**Aim of the task:** Set down exactly the entries below, beginning at their first line and ending at the line with "item | in CTS | in global routing".

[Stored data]
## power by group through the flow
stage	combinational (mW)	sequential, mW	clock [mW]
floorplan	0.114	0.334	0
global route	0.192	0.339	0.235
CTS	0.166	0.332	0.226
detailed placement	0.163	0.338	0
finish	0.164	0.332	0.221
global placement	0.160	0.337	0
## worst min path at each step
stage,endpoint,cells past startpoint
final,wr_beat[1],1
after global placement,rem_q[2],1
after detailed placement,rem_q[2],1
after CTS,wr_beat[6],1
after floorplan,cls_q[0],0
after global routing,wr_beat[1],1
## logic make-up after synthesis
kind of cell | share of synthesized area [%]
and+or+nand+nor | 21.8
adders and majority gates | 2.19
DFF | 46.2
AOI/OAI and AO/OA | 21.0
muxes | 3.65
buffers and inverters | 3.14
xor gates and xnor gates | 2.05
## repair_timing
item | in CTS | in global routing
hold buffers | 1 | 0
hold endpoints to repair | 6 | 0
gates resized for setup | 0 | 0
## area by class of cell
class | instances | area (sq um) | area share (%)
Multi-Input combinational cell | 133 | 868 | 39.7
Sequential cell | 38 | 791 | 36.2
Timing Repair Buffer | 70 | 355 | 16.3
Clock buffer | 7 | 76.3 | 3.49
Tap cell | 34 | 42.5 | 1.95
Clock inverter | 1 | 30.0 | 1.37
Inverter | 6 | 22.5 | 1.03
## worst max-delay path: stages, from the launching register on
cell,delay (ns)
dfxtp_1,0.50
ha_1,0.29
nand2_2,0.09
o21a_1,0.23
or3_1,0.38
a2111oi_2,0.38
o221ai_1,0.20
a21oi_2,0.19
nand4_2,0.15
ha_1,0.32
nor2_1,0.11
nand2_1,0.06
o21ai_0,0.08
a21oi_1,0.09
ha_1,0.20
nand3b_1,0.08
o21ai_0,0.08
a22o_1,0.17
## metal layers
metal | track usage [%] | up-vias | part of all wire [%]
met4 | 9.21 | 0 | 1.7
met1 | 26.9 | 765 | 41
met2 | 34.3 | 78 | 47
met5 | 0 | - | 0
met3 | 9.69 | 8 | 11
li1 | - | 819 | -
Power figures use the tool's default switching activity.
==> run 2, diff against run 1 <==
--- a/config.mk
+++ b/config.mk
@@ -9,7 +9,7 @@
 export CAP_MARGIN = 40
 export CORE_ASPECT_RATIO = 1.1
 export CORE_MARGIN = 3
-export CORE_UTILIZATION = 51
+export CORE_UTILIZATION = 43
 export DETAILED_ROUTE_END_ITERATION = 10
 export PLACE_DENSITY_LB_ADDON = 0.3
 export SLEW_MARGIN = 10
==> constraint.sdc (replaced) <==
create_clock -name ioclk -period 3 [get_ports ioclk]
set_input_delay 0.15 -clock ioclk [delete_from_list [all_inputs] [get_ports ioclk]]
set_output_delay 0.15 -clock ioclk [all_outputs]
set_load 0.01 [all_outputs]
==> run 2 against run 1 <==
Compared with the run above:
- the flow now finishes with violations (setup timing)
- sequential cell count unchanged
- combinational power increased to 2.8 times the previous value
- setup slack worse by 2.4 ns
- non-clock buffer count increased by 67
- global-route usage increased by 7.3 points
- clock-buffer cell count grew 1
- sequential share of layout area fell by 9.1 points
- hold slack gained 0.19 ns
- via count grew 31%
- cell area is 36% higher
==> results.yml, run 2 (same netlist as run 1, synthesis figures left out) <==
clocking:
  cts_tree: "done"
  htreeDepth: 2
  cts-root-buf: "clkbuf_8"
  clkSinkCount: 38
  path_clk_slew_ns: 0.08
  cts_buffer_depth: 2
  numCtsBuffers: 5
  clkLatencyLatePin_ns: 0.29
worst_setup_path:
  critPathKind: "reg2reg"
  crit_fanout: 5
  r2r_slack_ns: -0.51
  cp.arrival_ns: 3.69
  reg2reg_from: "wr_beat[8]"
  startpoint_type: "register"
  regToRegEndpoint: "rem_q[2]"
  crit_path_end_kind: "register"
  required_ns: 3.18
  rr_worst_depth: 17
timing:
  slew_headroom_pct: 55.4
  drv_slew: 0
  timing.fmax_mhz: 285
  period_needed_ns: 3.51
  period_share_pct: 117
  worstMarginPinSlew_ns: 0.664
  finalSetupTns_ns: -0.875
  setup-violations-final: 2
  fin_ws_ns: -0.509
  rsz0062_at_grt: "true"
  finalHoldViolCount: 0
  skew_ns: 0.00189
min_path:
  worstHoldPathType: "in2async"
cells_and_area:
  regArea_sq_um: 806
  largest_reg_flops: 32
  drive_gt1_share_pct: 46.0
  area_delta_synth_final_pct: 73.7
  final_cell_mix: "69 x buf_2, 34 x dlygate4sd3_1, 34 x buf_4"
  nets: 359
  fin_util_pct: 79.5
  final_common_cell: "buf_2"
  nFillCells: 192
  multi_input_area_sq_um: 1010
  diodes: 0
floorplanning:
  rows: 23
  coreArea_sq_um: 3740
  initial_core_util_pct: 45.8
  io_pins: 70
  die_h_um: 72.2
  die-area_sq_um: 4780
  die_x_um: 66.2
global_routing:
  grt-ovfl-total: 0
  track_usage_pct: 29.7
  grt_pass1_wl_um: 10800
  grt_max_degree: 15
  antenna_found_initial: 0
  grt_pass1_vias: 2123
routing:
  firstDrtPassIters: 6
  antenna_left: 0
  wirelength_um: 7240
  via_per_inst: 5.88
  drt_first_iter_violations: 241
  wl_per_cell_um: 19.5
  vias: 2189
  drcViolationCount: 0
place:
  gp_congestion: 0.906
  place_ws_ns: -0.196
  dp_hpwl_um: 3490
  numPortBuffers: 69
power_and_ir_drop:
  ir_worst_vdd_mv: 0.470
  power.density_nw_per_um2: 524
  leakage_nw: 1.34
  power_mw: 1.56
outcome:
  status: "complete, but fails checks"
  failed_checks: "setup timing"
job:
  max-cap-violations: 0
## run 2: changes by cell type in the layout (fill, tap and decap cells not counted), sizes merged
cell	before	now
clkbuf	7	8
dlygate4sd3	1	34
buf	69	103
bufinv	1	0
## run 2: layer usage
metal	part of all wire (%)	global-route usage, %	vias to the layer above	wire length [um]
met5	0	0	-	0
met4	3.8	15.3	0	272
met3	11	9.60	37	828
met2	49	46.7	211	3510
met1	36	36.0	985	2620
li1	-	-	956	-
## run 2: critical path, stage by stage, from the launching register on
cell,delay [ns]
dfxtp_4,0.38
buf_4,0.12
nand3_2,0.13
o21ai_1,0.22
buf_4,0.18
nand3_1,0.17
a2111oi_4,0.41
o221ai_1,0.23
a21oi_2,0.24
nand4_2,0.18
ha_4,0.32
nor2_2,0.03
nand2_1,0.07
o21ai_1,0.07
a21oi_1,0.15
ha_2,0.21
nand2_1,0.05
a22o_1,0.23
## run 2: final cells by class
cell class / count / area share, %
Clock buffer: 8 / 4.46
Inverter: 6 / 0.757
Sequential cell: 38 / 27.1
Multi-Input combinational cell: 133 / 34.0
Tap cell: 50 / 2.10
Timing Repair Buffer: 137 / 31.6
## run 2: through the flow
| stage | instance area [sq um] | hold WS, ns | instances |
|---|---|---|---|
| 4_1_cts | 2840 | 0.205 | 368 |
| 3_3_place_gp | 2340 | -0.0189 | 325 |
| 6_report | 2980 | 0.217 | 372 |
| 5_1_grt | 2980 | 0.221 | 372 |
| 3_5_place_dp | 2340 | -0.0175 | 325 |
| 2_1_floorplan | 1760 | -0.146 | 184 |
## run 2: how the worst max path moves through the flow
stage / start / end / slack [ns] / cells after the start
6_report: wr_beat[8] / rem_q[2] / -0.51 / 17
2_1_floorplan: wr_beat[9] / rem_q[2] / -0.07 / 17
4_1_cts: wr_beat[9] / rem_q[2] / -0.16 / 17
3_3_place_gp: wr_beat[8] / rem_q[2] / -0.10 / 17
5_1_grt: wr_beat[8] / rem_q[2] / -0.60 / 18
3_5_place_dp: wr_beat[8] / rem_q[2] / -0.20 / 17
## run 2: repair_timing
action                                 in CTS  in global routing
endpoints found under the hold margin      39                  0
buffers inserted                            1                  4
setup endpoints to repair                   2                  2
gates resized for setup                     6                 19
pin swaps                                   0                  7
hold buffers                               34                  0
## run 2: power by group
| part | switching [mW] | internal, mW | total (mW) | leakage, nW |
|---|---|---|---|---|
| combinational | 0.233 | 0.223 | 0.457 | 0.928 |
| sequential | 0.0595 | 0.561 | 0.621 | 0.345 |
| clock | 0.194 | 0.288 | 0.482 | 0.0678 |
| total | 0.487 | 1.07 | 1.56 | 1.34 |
===== src/hdl/cache_pkg.sv =====
// cache geometry and shared types
// two-way set-associative write-back data cache, 4 sets of 4 words
package cache_pkg;

    // sizes
    localparam int WORD_W         = 32;
    localparam int LINE_W         = 128;
    localparam int WORDS_PER_LINE = 4;
    localparam int SETS           = 4;
    localparam int WAYS           = 2;

    // processor word address split into tag / index / offset
    localparam int ADDR_W     = 30;
    localparam int OFFSET_W   = 2;
    localparam int INDEX_W    = 2;
    localparam int TAG_W      = ADDR_W - INDEX_W - OFFSET_W;
    localparam int MEM_ADDR_W = TAG_W + INDEX_W;

    typedef logic [WORD_W-1:0]     word_t;
    typedef logic [LINE_W-1:0]     line_t;
    typedef logic [TAG_W-1:0]      tag_t;
    typedef logic [INDEX_W-1:0]    index_t;
    typedef logic [OFFSET_W-1:0]   offset_t;
    typedef logic [MEM_ADDR_W-1:0] mem_addr_t;

    // one bit is enough to name a way in a two-way cache
    typedef logic way_t;

    // miss handling states
    typedef enum logic [1:0] {
        S_IDLE       = 2'd0,
        S_WRITE_BACK = 2'd1,
        S_ALLOCATE   = 2'd2,
        S_RESPOND    = 2'd3
    } ctrl_state_t;

endpackage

**Solution for this exercise:**
## power by group through the flow
stage	combinational (mW)	sequential, mW	clock [mW]
floorplan	0.114	0.334	0
global route	0.192	0.339	0.235
CTS	0.166	0.332	0.226
detailed placement	0.163	0.338	0
finish	0.164	0.332	0.221
global placement	0.160	0.337	0
## worst min path at each step
stage,endpoint,cells past startpoint
final,wr_beat[1],1
after global placement,rem_q[2],1
after detailed placement,rem_q[2],1
after CTS,wr_beat[6],1
after floorplan,cls_q[0],0
after global routing,wr_beat[1],1
## logic make-up after synthesis
kind of cell | share of synthesized area [%]
and+or+nand+nor | 21.8
adders and majority gates | 2.19
DFF | 46.2
AOI/OAI and AO/OA | 21.0
muxes | 3.65
buffers and inverters | 3.14
xor gates and xnor gates | 2.05
## repair_timing
item | in CTS | in global routing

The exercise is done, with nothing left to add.